Saturday, March 19, 2022

Quote of the Day (Lewis Carroll, As the Cheshire Cat Opines on Directions and Sanity)

[Alice] “was a little startled by seeing the Cheshire Cat sitting on a bough of a tree a few yards off.

“The Cat only grinned when it saw Alice. It looked good-natured, she thought: still it had VERY long claws and a great many teeth, so she felt that it ought to be treated with respect.

“'Cheshire Puss,' she began, rather timidly, as she did not at all know whether it would like the name: however, it only grinned a little wider. 'Come, it's pleased so far,' thought Alice, and she went on. 'Would you tell me, please, which way I ought to go from here?'

“'That depends a good deal on where you want to get to,' said the Cat.

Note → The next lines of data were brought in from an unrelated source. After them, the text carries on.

Source: an optimization exercise on an open RTL-to-GDS flow (aim: small area). Production flows keep margins and buffers that such runs may drop.
Where RTL was checked, it was by simulation tests only, not by an equivalence proof against the original.
No activity file was given, so power comes from the tool's default toggle rates.

==> harbor <==
## trit_tx
module trit_tx (
    input  wire        clk,
    input  wire        rst,           
    input  wire        tick,          
    input  wire        cmd_valid,
    output wire        cmd_ready,
    input  wire [2:0]  cmd_op,
    input  wire [4:0]  cmd_ntrits,    
    input  wire [23:0] cmd_trits,     
    input  wire [15:0] cmd_period,
    input  wire [7:0]  cmd_replog,
    input  wire [31:0] cmd_a,         
    input  wire [31:0] cmd_b,         
    input  wire [2:0]  cmd_pin,
    output reg         rsp_valid,
    output reg  [2:0]  rsp_status,
    output reg  [31:0] rsp_word,
    output reg         rsp_same,
    output reg  [7:0]  pin_out
);
Settings: LEC_CHECK=0, ABC_AREA=1, CAP_MARGIN=20, CORE_MARGIN=2, CORE_UTILIZATION=40, CTS_BUF_LIST=sky130_fd_sc_hd__clkbuf_8, SLEW_MARGIN=20; clock period 10.0 ns.
run.sh (not shown) runs the stock make flow with config.mk's settings and CLKGATE_MAP_FILE= SYNTH_SCRIPT=/design/flow/synth_recipe.tcl, a recipe that flattens the netlist after the stock synthesis.
==> juniper: changes against harbor <==
--- a/flow/design.v
+++ b/flow/design.v
@@ -68,89 +68,94 @@
             end
             default:                 cmd_status = S_E_OP_RESERVED;
         endcase
     end
     wire ok      = (cmd_status == S_OK);
     wire is_send = (cmd_op == 3'd3) || (cmd_op == 3'd4) || (cmd_op == 3'd5);
     wire go      = is_send && ok;
-    wire [11:0] hi_val = (cmd_op[0] && !cmd_op[2]) ? cmd_a[31:20] :
-                         !cmd_op[1] ? {cmd_period[8:0], cmd_replog[2:0]} : 12'd0;
-    wire [19:0] lo_val = cmd_op[0] ? cmd_a[19:0] :
-                         !cmd_op[1] ? cmd_trits[19:0] : 20'd0;
-    wire [31:0] word_val = ok ? {hi_val, lo_val} : 32'd0;
-    wire [3:0]  x_val = go ? ((cmd_op == 3'd4) ? cmd_trits[23:20] : 4'd0)
-                           : {cmd_status, (cmd_op == 3'd2) && (cmd_a[19:0] == cmd_b[19:0])};
     reg [1:0]  phase;
     reg        pair;          
     reg [6:0]  rep;           
     reg [3:0]  elem;          
     reg        seg;           
     reg [8:0]  wtk;           
     reg [4:0]  wper;          
     reg [2:0]  pin;
     reg [19:0] body_b;
-    assign cmd_ready = (phase == PH_IDLE);
-    wire accept = cmd_valid && cmd_ready;
+    wire idle     = (phase == PH_IDLE);
+    wire in_write = (phase == PH_WRITE);
+    wire in_wait  = (phase == PH_WAIT);
+    wire in_final = (phase == PH_FINAL);
+    assign cmd_ready = idle;
+    wire accept = cmd_valid && idle;
+    wire sel_a_lo = idle && ok && cmd_op[0];
+    wire sel_t_lo = idle && ok && !cmd_op[0] && !cmd_op[1];
+    wire sel_a_hi = idle && ok && cmd_op[0] && !cmd_op[2];
+    wire sel_p_hi = idle && ok && !cmd_op[1] && (cmd_op[2] || !cmd_op[0]);
+    wire [31:0] word_d = {{12{sel_a_hi}} & cmd_a[31:20] | {12{sel_p_hi}} & {cmd_period[8:0], cmd_replog[2:0]},
+                          {20{sel_a_lo}} & cmd_a[19:0]  | {20{sel_t_lo}} & cmd_trits[19:0]};
+    wire [3:0]  x_val = go ? ((cmd_op == 3'd4) ? cmd_trits[23:20] : 4'd0)
+                           : {cmd_status, (cmd_op == 3'd2) && (cmd_a[19:0] == cmd_b[19:0])};
+    wire [3:0]  x_d   = idle ? x_val : 4'd0;
     wire [8:0]  per    = rsp_word[31:23];
     wire [2:0]  rlog   = rsp_word[22:20];
-    wire [23:0] body   = {rsp_status, rsp_same, rsp_word[19:0]};
+    wire [3:0]  xt     = {rsp_status, rsp_same};
+    wire [23:0] body   = {xt, rsp_word[19:0]};
     wire [1:0]  code   = body[(24 - 2 * elem) +: 2];
     wire        sync   = (elem == 4'd0);
     reg [4:0] seg_km1;
     always @(*) begin
         if (sync)                seg_km1 = seg ? 5'd30 : 5'd0;
         else if (code == 2'b11)  seg_km1 = seg ? 5'd0  : 5'd4;
         else if (code == 2'b10)  seg_km1 = seg ? 5'd3  : 5'd1;
         else                     seg_km1 = seg ? 5'd4  : 5'd0;
     end
-    wire [6:0] rmask    = ~(7'h7f << rlog);
-    wire       last_rep = ((rep | ~rmask) == 7'h7f);
+    wire [6:0] rmask     = ~(7'h7f << rlog);
+    wire       last_rep  = ((rep | ~rmask) == 7'h7f);
     wire       last_elem = (elem == 4'd12);
-    wire       wdone    = (wtk == 9'd0);
-    wire       reload   = (wtk == 9'd1) && (wper != 5'd0);
-    wire in_write = (phase == PH_WRITE);
-    wire in_wait  = (phase == PH_WAIT);
-    wire in_final = (phase == PH_FINAL);
-    wire wait_end = in_wait && wdone;
-    wire swap     = wait_end && seg && last_elem && last_rep && pair;
+    wire       last_tel  = !pair;
+    wire       wdone     = (wtk == 9'd0);
+    wire       reload    = (wtk == 9'd1) && (wper != 5'd0);
+    wire       wait_end  = in_wait && wdone;
+    wire       swap      = wait_end && seg && last_elem && last_rep && !last_tel;
+    wire [19:0] lo_d  = word_d[19:0] | ({20{swap}} & body_b);
     always @(posedge clk) begin
         if (rst) begin
             phase     <= PH_IDLE;
             rsp_valid <= 1'b0;
             pin_out   <= 8'd0;
         end else begin
             rsp_valid <= in_final || (accept && !go);
             if (phase[0])
                 pin_out[pin] <= ~seg;
             case (phase)
                 PH_IDLE:  if (accept && go) phase <= PH_WRITE;
                 PH_WRITE: phase <= PH_WAIT;
                 PH_WAIT:  if (wdone)
-                              phase <= (seg && last_elem && last_rep && !pair) ? PH_FINAL : PH_WRITE;
+                              phase <= (seg && last_elem && last_rep && last_tel) ? PH_FINAL : PH_WRITE;
                 default:  phase <= PH_IDLE;
             endcase
         end
     end
     always @(posedge clk) begin
-        if (phase == PH_IDLE) begin
-            rsp_word   <= word_val;
-            {rsp_status, rsp_same} <= x_val;
-            pin        <= cmd_pin;
-            body_b     <= cmd_b[19:0];
-            pair       <= (cmd_op == 3'd5);
-        end else if (in_final) begin
-            rsp_word   <= 32'd0;
-            {rsp_status, rsp_same} <= 4'd0;
-        end else if (swap) begin
-            rsp_word[19:0] <= body_b;
-            pair           <= 1'b0;
+        if (idle || in_final) begin
+            rsp_word[31:20] <= word_d[31:20];
+            {rsp_status, rsp_same} <= x_d;
         end
+        if (idle || in_final || swap)
+            rsp_word[19:0] <= lo_d;
+        if (idle) begin
+            pin    <= cmd_pin;
+            body_b <= cmd_b[19:0];
+        end
+        if (idle || swap)
+            pair   <= idle && (cmd_op == 3'd5);
     end
     always @(posedge clk) begin
-        if (phase == PH_IDLE) begin
+        if (idle) begin
             seg  <= 1'b0;
             elem <= 4'd0;
             rep  <= 7'd0;
         end else if (in_write) begin
             wtk  <= per;
             wper <= seg_km1;
         end else if (in_wait) begin
@@ -160,15 +165,15 @@
                 end else if (!last_elem) begin
                     seg  <= 1'b0;
                     elem <= elem + 4'd1;
                 end else if (!last_rep) begin
                     seg  <= 1'b0;
                     elem <= 4'd0;
                     rep  <= rep + 7'd1;
-                end else if (pair) begin
+                end else if (!last_tel) begin
                     seg  <= 1'b0;
                     elem <= 4'd0;
                     rep  <= 7'd0;
                 end
             end else if (tick) begin
                 if (reload) begin
                     wtk  <= per;
==> flow/flow/run.sh (new file) <==
#!/bin/bash
# Standard ORFS layout with these changes: synthesis maps with an area-oriented
# ABC script (flow/abc_area.script), the port buffers use the smallest buffer
# cell, and CTS uses its own buffer list and clustering with no dummy loads.
set -euo pipefail
here=$(pwd)
cp -r "$FLOW_HOME/scripts" "$here/scripts"
cp "$here/flow/abc_area.script" "$here/scripts/abc_area.script"
export BUFFER_PORTS_ARGS="-buffer_cell sky130_fd_sc_hd__buf_1"
export CTS_ARGS="-sink_clustering_enable -repair_clock_nets -dont_use_dummy_load -buf_list sky130_fd_sc_hd__clkbuf_8"
bash standard.sh SCRIPTS_DIR="$here/scripts" finish > flow.log 2>&1
==> flow/flow/abc_area.script (new file) <==
strash
dc2
&get -n
&dch -f
&nf -a -R 1000
&put
topo
==> flow/standard.sh (new file) <==
#!/bin/bash
# synth_recipe.tcl (not shown) runs the flow's synth.tcl, then flattens the netlist and writes it again
# the make line also repeats each setting of config.mk as NAME=value (left out here)
make -C /OpenROAD-flow-scripts/flow DESIGN_CONFIG=/design/flow/config.mk WORK_HOME=/design/flow/orfs CLKGATE_MAP_FILE= SYNTH_SCRIPT=/design/flow/synth_recipe.tcl "${@:-finish}"
- CTS_BUF_LIST: sky130_fd_sc_hd__clkbuf_8 -> default
removed: flow/run.sh
==> onyx: changes against harbor <==
==> flow/flow/run.sh (new file) <==
#!/bin/bash
# Standard ORFS layout with two changes: the port buffers use the smallest
# buffer cell, and CTS inserts no dummy loads.
set -euo pipefail
export BUFFER_PORTS_ARGS="-buffer_cell sky130_fd_sc_hd__buf_1"
export CTS_ARGS="-sink_clustering_enable -repair_clock_nets -dont_use_dummy_load -buf_list sky130_fd_sc_hd__clkbuf_8"
bash standard.sh finish > flow.log 2>&1
==> flow/standard.sh (new file) <==
#!/bin/bash
# synth_recipe.tcl (not shown) runs the flow's synth.tcl, then flattens the netlist and writes it again
# the make line also repeats each setting of config.mk as NAME=value (left out here)
make -C /OpenROAD-flow-scripts/flow DESIGN_CONFIG=/design/flow/config.mk WORK_HOME=/design/flow/orfs CLKGATE_MAP_FILE= SYNTH_SCRIPT=/design/flow/synth_recipe.tcl "${@:-finish}"
- CTS_BUF_LIST: sky130_fd_sc_hd__clkbuf_8 -> default
removed: flow/run.sh
==> summary of the runs <==
- Worst hold slack, highest first: juniper, onyx, harbor.
- In juniper the clock skew is higher than in harbor, by 18 ps.
- Combinational power, lowest first: juniper, onyx, harbor.
- Via count: harbor is larger than juniper (about 16%).
- The highest power belongs to harbor, the lowest to juniper.
- Of onyx and juniper, onyx has the higher first-iteration DRC count (gap about 15%, measured against juniper).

“'I don't much care where--' said Alice.

“'Then it doesn't matter which way you go,' said the Cat.

“'--so long as I get SOMEWHERE,' Alice added as an explanation.

“'Oh, you're sure to do that,' said the Cat, 'if you only walk long enough.'

“Alice felt that this could not be denied, so she tried another question. 'What sort of people live about here?'

“'In THAT direction,' the Cat said, waving its right paw round, 'lives a Hatter: and in THAT direction,' waving the other paw, 'lives a March Hare. Visit either you like: they're both mad.'

“'But I don't want to go among mad people,' Alice remarked.

“'Oh, you can't help that,' said the Cat: 'we're all mad here. I'm mad. You're mad.'

“'How do you know I'm mad?' said Alice.

“'You must be,' said the Cat, `or you wouldn't have come here.'”— English author, illustrator, mathematician, photographer, and teacher Charles Lutwidge Dodgson, a.k.a. Lewis Carroll (1832-1898), Alice’s Adventures in Wonderland (1865)

This past week, a writer’s group submission by a prolific and accomplished playwright, Jim, alluded to Alice’s Adventures in Wonderland in its own delightful satire. After guffawing all the way through, I hunted down my copy of Lewis Carroll’s classic.

Midway through the Victorian Era, Alice amused readers through its whimsical depiction of eccentric characters (including the anthropomorphic Cheshire Cat). These days, it can strike people like me as a future glimpse at an age—such as ours—when absurdity edges closer to reality.

The image accompanying this post is one of the drawings from the original edition of the book by the English illustrator, graphic humorist and political cartoonist Sir John Tenniel (1820-1914).